或许是因为白天受到刺激的缘故,陆浅浅整个白天都处于昏睡之中,即便已经清醒,也很快陷入到下一次的睡眠状态。
慕司珩这一次,可以安安稳稳的在这个女人身边守着了,而不是只是站在病房外面,看着女人的虚弱始终手足无措。
已经很满足了。
他心中淡淡想着,这样便很好了,终有一天,她会想起来的。
一定!
“叩叩——”病房门被人轻轻敲了两下。
慕司珩甚至陡然回神,他匆忙转身看向病床上的女人,确定她没有被吵醒之后,方才起身走向门外。
待看清楚门口站着的男人时,慕司珩有瞬间的怔忡和无力。
是仇成。
此刻他正安静的站在门口,或许是因为刚包扎完伤口的缘故,他的脸色还有些苍白,却很快恢复正常。
“慕先生!”
仇成显然也顾虑到陆浅浅正在睡觉,声音很轻。
慕司珩沉吟片刻:“仇先生有事吗?”
慕司珩不得不承认的是,看见仇成的那一刻,他是真的慌乱了,因为……他知道,自己是代替这个男人站在这里的,甚至……他用的,也是这个男人的声音。
可是他素来的从容,迫使他很快淡定下来,目光疑惑的望着身前的男人,没有丝毫的让步。
“诚如今天上午所说!”沉吟片刻,仇成终于缓缓开口,“我需要去处理一些事情,可能……不会到这里来了,当然,慕先生应该也不会让浅浅一直住在这里的吧!”
说到这里,他似乎询问一般,抬眸望着慕司珩。
慕司珩微微一顿:“这就不劳烦仇先生费心了!”
他的确没想到让浅浅一直住在这里,本想等她的身体好些,便回国,可是这些,他无需对仇成说罢了。

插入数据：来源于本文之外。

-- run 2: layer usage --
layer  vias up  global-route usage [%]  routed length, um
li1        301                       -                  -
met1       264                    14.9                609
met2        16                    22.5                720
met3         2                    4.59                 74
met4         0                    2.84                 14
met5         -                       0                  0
==> config.mk <==
export PLATFORM = sky130hd
export DESIGN_NAME = rr_arb_mux
export DESIGN_NICKNAME = d
export VERILOG_FILES = /design/src/rtl/rr_arb_mux.sv
export SDC_FILE = /design/constraint.sdc
export NUM_CORES = 1
export LEC_CHECK = 0
export CELL_PAD_IN_SITES_DETAIL_PLACEMENT = 1
export CELL_PAD_IN_SITES_GLOBAL_PLACEMENT = 2
export CORE_ASPECT_RATIO = 0.9
export CORE_MARGIN = 1
export CORE_UTILIZATION = 25
export DETAILED_ROUTE_END_ITERATION = 8
export PLACE_DENSITY_LB_ADDON = 0.3
export RECOVER_POWER = 25
export SYNTH_ARGS = -nofsm -noshare
export SYNTH_HDL_FRONTEND = slang
export SYNTH_SLANG_ARGS = --single-unit
==> constraint.sdc <==
create_clock -name clk -period 4.1 [get_ports clk]
set_clock_uncertainty 0.2 [all_clocks]
set_input_delay 1.025 -clock clk [delete_from_list [all_inputs] [get_ports clk]]
set_output_delay 1.025 -clock clk [all_outputs]
set_load 0.01 [all_outputs]
## config.mk

```make
export PLATFORM = sky130hd
export DESIGN_NAME = bk_spi_xfer_seq
export DESIGN_NICKNAME = d
export VERILOG_FILES = /design/src/rtl/bk_spi_xfer_seq_pkg.sv /design/src/rtl/bk_spi_xfer_seq_writer.sv /design/src/rtl/bk_spi_xfer_seq.sv
export SDC_FILE = /design/constraint.sdc
export NUM_CORES = 1
export LEC_CHECK = 0
export CORE_MARGIN = 8
export CORE_UTILIZATION = 49
export CTS_CLUSTER_DIAMETER = 60
export CTS_CLUSTER_SIZE = 12
export DETAILED_ROUTE_END_ITERATION = 6
export PLACE_DENSITY = 0.84
export REMOVE_ABC_BUFFERS = 1
export SLEW_MARGIN = 20
export SYNTH_ARGS = -nofsm -noshare
export SYNTH_HDL_FRONTEND = slang
export SYNTH_HIERARCHICAL = 1
export SYNTH_SLANG_ARGS = --single-unit
```

## constraint.sdc

```tcl
create_clock -name clk -period 8.67 [get_ports clk]
set_input_delay 0.867 -clock clk [delete_from_list [all_inputs] [get_ports clk]]
set_output_delay 0.867 -clock clk [all_outputs]
set_load 0.005 [all_outputs]
```
===== src/rtl/vid_rd_sched.sv =====
// Frame-read scheduler: picks the newest finished frame buffer on each VTC sync,
// flushes the line FIFO and streams the frame out of DDR as FIFO-gated bursts.
module vid_rd_sched #(
    parameter int H_ActiveSize = 1920,
    parameter int V_ActiveSize = 1080,
    parameter int BEAT_PIX     = 8,
    parameter int BEAT_BYTES   = 16,
    parameter int BURST_BEATS  = 16,
    parameter int FIFO_DEPTH   = 512,
    parameter int FLUSH_CYCLES = 4,
    parameter int ADDR_W       = 28,
    parameter logic [ADDR_W-1:0] FRAME_BASE   = 28'h0000000,
    parameter logic [ADDR_W-1:0] FRAME_STRIDE = 28'h0800000
) (
    input  logic              I_sch_clk,
    input  logic              I_sch_rst,
    input  logic              I_vtc_vs,
    input  logic              I_wr_frame_done,
    input  logic [1:0]        I_wr_frame_idx,
    input  logic [9:0]        I_fifo_wcnt,
    output logic              O_rd_req,
    input  logic              I_rd_ack,
    output logic [ADDR_W-1:0] O_rd_addr,
    output logic [7:0]        O_rd_len,
    input  logic              I_rd_done,
    output logic              O_fifo_flush,
    output logic [1:0]        O_rd_frame_idx,
    output logic              O_frame_late,
    output logic              O_busy
);

    localparam int FRAME_BEATS = H_ActiveSize * V_ActiveSize / BEAT_PIX;
    localparam int BCNT_W      = $clog2(FRAME_BEATS + 1);
    localparam int FCNT_W      = (FLUSH_CYCLES > 1) ? $clog2(FLUSH_CYCLES) : 1;

    typedef enum logic [2:0] {S_IDLE, S_FLUSH, S_CHECK, S_REQ, S_WAIT} state_t;

    state_t              state_q, state_d;
    logic                vs_q;
    logic [FCNT_W-1:0]   flushCnt_q, flushCnt_d;
    logic [BCNT_W-1:0]   beatCnt_q, beatCnt_d;
    logic [1:0]          latestIdx_q, latestIdx_d;
    logic                newFlag_q, newFlag_d;
    logic [1:0]          frameIdx_q, frameIdx_d;
    logic                restart_q, restart_d;
    logic                req_q, req_d;
    logic [ADDR_W-1:0]   addr_q, addr_d;
    logic [7:0]          len_q, len_d;
    logic                flush_q, flush_d;
    logic                late_q, late_d;
    logic                busy_q, busy_d;

    logic                syncEvt;
    logic                spaceOk;
    logic [31:0]         remaining;
    logic [31:0]         lenFull;
    logic [63:0]         addrFull;

    assign syncEvt = I_vtc_vs & ~vs_q;
    assign spaceOk = (32'(I_fifo_wcnt) + 32'(len_q)) <= 32'(FIFO_DEPTH);

    always_comb begin
        state_d     = state_q;
        flushCnt_d  = flushCnt_q;
        beatCnt_d   = beatCnt_q;
        latestIdx_d = latestIdx_q;
        newFlag_d   = newFlag_q;
        frameIdx_d  = frameIdx_q;
        restart_d   = restart_q;
        late_d      = 1'b0;

        unique case (state_q)
            S_IDLE: begin
                if (syncEvt) state_d = S_FLUSH;
            end
            S_FLUSH: begin
                beatCnt_d = '0;
                if (flushCnt_q == FCNT_W'(FLUSH_CYCLES - 1)) state_d = S_CHECK;
                else flushCnt_d = flushCnt_q + 1'b1;
            end
            S_CHECK: begin
                // A finished frame meeting a sync is simply the next frame, not a late one.
                if (beatCnt_q == BCNT_W'(FRAME_BEATS)) begin
                    state_d = syncEvt ? S_FLUSH : S_IDLE;
                end else if (syncEvt) begin
                    late_d  = 1'b1;
                    state_d = S_FLUSH;
                end else if (spaceOk) begin
                    state_d = S_REQ;
                end
            end
            S_REQ: begin
                if (syncEvt) begin
                    late_d    = 1'b1;
                    restart_d = 1'b1;
                end
                if (I_rd_ack) state_d = S_WAIT;
            end
            S_WAIT: begin
                if (syncEvt) begin
                    late_d    = 1'b1;
                    restart_d = 1'b1;
                end
                if (I_rd_done) begin
                    beatCnt_d = beatCnt_q + BCNT_W'(len_q);
                    state_d   = (restart_q || syncEvt) ? S_FLUSH : S_CHECK;
                end
            end
            default: state_d = S_IDLE;
        endcase

        // Buffer switch happens only on FLUSH entry; a same-cycle done pulse lands for the next frame.
        if (state_d == S_FLUSH && state_q != S_FLUSH) begin
            flushCnt_d = '0;
            beatCnt_d  = '0;
            restart_d  = 1'b0;
            if (newFlag_q) begin
                frameIdx_d = latestIdx_q;
                newFlag_d  = 1'b0;
            end
        end
        if (I_wr_frame_done) begin
            latestIdx_d = I_wr_frame_idx;
            newFlag_d   = 1'b1;
        end
    end

    assign remaining = 32'(FRAME_BEATS) - 32'(beatCnt_d);
    assign lenFull   = (remaining > 32'(BURST_BEATS)) ? 32'(BURST_BEATS) : remaining;
    assign addrFull  = 64'(FRAME_BASE) + 64'(frameIdx_d) * 64'(FRAME_STRIDE)
                     + 64'(beatCnt_d) * 64'(BEAT_BYTES);

    // Outputs are registered copies of the next state so they line up with it.
    always_comb begin
        req_d   = (state_d == S_REQ);
        flush_d = (state_d == S_FLUSH);
        busy_d  = (state_d != S_IDLE);
        addr_d  = addr_q;
        len_d   = len_q;
        if (state_d != S_IDLE) begin
            addr_d = addrFull[ADDR_W-1:0];
            len_d  = lenFull[7:0];
        end
    end

    always_ff @(posedge I_sch_clk or posedge I_sch_rst) begin
        if (I_sch_rst) begin
            state_q     <= S_IDLE;
            vs_q        <= 1'b0;
            flushCnt_q  <= '0;
            beatCnt_q   <= '0;
            latestIdx_q <= 2'd0;
            newFlag_q   <= 1'b0;
            frameIdx_q  <= 2'd0;
            restart_q   <= 1'b0;
            req_q       <= 1'b0;
            addr_q      <= '0;
            len_q       <= 8'd0;
            flush_q     <= 1'b0;
            late_q      <= 1'b0;
            busy_q      <= 1'b0;
        end else begin
            state_q     <= state_d;
            vs_q        <= I_vtc_vs;
            flushCnt_q  <= flushCnt_d;
            beatCnt_q   <= beatCnt_d;
            latestIdx_q <= latestIdx_d;
            newFlag_q   <= newFlag_d;
            frameIdx_q  <= frameIdx_d;
            restart_q   <= restart_d;
            req_q       <= req_d;
            addr_q      <= addr_d;
            len_q       <= len_d;
            flush_q     <= flush_d;
            late_q      <= late_d;
            busy_q      <= busy_d;
        end
    end

    assign O_rd_req       = req_q;
    assign O_rd_addr      = addr_q;
    assign O_rd_len       = len_q;
    assign O_fifo_flush   = flush_q;
    assign O_rd_frame_idx = frameIdx_q;
    assign O_frame_late   = late_q;
    assign O_busy         = busy_q;

endmodule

仇成并没有在乎此刻慕司珩的态度,只是唇角微勾,无奈的笑了笑,“慕先生不用这样一幅如临大敌的样子,说实话,慕先生,我这么晚过来,是想和浅浅道别的!”
说完,他的声音中还带着一抹沉静。
慕司珩眉心轻蹙,竟不知该说些什么。
“慕先生以后有大把的时间陪着浅浅,难不成连给我个告别的事情都没有?”似乎看出慕司珩的想法,仇成故意说着。
慕司珩知道仇成的意思,他已经同意让自己代替他了,自己怎么好意思不给他告别的机会。
最终,慕司珩缓缓侧身:“我在门口等你!”
说完,已经起身走出病房。
他不能跟着进去,因为……浅浅的身边,只能有一个仇成。
晚上,病房的玻璃墙已经被窗帘遮盖,什么都看不清楚,慕司珩只安静站在原地,脑海中一遍遍的想着那个女人的样子。
只要想到,有另一个男人在她的身边,他的心理便克制不住的涌现一股股的酸水。
最终,慕司珩深呼吸一口气,转身飞快走向一旁的窗口,打开窗子,外面有些凉意的晚风吹进来,垂在他的脸上,他的大脑总算有了一丝清明。
突然便想抽烟了,慕司珩并没有烟瘾,只有在烦躁的时候,才会想要抽上一支。
缓缓从口袋中拿出香烟,打火机徐徐点上,很快有屡屡青烟冒出。
在送到唇边的一瞬间,慕司珩的动作突然停住。
一会儿,总要去看望浅浅的,他依稀记得,那个女人不喜欢闻到烟味。
摇头轻笑一声,慕司珩最终将手中的香烟熄灭在一旁垃圾桶上的烟灰缸里,却在转身的瞬间,眼圈有些微红。
这么多天的时间,他不敢想象那个女人到底是怎样的状态,而此刻,他突然觉得有些难以忍受起来。
那个女人……怎么可以将他忘记?
他希望她能够快些好起来,他一定会告诉她,自己这么多天的心情,告诉她,这段时间里,自己有多么的怨她,怨她怎么可以不让自己接近,怨他怎么会这般狠心……
说忘记,便这般轻易的忘记了,不记起分毫。